The serum immunoglobulin free light chain (FLC) assay quantitates free kappa (κ) and lambda (λ) light chains. FLC elevations in patients with diffuse large B-cell lymphoma (DLBCL), Hodgkin lymphoma (HL), and chronic lymphocytic leukemia (CLL) are associated with an inferior survival. These increases in FLC can be monoclonal (as in myeloma) or polyclonal. The goal was to estimate the frequency of these elevations within distinct types of B-cell and T-cell non-Hodgkin lymphoma (NHL) and whether the FLC measurements are associated with event-free survival (EFS). We studied serum for FLC abnormalities using normal laboratory reference ranges to define an elevated κ or λ FLC. Elevations were further classified as polyclonal or monoclonal.
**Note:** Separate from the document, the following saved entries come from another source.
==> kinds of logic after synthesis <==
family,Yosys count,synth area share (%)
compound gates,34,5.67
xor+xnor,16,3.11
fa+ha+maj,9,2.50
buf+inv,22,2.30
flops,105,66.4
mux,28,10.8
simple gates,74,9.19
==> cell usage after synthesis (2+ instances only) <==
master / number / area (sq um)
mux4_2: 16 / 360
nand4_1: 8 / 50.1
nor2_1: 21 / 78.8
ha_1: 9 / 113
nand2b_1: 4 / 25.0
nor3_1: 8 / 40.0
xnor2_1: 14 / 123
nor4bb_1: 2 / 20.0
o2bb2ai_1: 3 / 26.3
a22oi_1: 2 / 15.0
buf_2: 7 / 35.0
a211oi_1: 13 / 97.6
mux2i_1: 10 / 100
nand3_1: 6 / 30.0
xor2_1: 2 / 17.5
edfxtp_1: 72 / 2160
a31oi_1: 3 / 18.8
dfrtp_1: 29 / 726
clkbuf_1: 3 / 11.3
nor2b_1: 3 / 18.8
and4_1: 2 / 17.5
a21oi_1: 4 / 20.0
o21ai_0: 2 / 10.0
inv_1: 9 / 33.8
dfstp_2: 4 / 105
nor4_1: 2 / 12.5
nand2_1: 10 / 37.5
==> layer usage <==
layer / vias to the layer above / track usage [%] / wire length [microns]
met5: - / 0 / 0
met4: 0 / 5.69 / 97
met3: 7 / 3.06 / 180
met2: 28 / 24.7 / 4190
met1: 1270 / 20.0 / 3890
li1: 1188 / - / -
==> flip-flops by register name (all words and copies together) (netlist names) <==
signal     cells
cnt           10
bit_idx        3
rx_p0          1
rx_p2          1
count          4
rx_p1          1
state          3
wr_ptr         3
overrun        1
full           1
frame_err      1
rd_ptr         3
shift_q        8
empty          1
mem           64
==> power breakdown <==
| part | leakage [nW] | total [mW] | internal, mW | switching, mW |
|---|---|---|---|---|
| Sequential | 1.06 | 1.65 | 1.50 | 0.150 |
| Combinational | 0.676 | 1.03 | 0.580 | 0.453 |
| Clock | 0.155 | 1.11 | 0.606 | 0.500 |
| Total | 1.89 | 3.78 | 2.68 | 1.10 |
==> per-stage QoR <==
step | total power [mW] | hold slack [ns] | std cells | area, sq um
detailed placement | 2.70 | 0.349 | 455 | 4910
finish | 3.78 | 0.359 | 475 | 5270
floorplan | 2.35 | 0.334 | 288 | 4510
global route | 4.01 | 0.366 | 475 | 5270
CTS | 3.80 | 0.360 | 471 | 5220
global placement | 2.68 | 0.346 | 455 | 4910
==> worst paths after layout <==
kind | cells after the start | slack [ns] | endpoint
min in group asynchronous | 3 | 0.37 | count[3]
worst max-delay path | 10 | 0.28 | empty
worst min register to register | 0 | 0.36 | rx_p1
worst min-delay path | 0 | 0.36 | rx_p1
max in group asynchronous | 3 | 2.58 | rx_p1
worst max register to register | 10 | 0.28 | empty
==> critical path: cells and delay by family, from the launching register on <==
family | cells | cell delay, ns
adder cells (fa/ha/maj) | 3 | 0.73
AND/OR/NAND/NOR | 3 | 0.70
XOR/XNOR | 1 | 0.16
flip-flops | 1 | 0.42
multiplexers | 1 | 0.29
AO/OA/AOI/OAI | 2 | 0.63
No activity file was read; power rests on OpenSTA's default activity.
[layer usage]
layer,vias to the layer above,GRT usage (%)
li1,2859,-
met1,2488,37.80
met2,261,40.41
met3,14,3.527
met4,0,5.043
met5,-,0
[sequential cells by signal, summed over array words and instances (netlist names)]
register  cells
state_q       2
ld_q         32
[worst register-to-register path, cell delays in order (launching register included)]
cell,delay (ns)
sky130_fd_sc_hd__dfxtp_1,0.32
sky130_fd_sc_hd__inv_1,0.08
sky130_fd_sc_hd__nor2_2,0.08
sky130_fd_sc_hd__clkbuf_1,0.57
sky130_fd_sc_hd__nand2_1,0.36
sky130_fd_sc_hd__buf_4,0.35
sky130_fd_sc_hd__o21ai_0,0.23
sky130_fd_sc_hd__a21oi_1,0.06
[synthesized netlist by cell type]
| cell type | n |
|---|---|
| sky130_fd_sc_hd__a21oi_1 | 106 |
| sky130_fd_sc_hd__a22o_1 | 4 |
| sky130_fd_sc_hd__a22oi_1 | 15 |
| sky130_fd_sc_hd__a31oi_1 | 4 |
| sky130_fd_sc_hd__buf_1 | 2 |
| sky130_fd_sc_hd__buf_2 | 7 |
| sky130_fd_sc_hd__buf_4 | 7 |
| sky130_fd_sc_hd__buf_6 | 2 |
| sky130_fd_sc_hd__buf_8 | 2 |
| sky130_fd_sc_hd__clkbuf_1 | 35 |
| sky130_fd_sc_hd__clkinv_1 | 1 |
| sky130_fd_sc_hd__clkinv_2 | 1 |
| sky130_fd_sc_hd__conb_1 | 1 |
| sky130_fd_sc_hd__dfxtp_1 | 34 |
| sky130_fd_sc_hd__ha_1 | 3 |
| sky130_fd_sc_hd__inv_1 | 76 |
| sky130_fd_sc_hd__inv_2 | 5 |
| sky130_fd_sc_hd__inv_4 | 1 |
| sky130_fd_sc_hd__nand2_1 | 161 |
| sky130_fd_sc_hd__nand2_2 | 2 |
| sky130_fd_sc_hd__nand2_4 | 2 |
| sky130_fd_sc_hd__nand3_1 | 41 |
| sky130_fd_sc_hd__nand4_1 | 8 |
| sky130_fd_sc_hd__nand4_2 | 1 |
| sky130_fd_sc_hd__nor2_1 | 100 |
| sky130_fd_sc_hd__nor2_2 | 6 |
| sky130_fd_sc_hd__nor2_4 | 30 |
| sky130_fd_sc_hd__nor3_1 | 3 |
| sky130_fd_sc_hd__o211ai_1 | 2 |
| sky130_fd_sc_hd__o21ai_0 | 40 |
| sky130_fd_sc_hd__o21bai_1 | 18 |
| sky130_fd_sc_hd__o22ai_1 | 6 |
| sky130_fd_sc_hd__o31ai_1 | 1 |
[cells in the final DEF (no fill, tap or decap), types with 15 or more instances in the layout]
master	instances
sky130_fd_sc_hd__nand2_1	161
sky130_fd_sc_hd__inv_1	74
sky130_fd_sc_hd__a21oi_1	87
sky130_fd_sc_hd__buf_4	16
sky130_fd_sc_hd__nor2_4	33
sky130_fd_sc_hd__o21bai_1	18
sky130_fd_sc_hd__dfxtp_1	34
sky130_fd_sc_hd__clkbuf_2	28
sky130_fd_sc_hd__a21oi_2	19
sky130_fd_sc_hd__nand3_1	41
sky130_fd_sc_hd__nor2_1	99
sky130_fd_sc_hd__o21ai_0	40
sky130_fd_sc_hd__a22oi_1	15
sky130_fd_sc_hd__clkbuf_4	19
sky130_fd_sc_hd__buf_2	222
Four hundred ninety-two patients were studied: 453 B-cell and 34 T-cell NHL patients. Twenty-nine % (142/453) of patients had an elevated FLC of which 10% were monoclonal elevations. Within B-cell NHL, FLC abnormalities were most common in lymphoplasmacytic (79%), mantle cell (68%), and lymphomas of mucosa associated lymphoid tissue (31%); they were least common in follicular (15%). The hazard ratio (HR) for EFS in all patients was 1.41 (95% CI; 1.11-1.81); in all B-cell NHL the HR was 1.44 (95% CI 1.11-1.96); in all T-cell NHL the HR was 1.17 (95% CI 0.55-2.49). FLC abnormalities predicted an inferior OS (HR=2.75, 95% CI: 1.93-3.90, P<0.0001). The serum FLC assay is useful for prognosis in both B-cell and T-cell types of NHL. In B-cell NHL further discrimination between a monoclonal and polyclonal elevation may be helpful and should be analyzed in prospective clinical trials.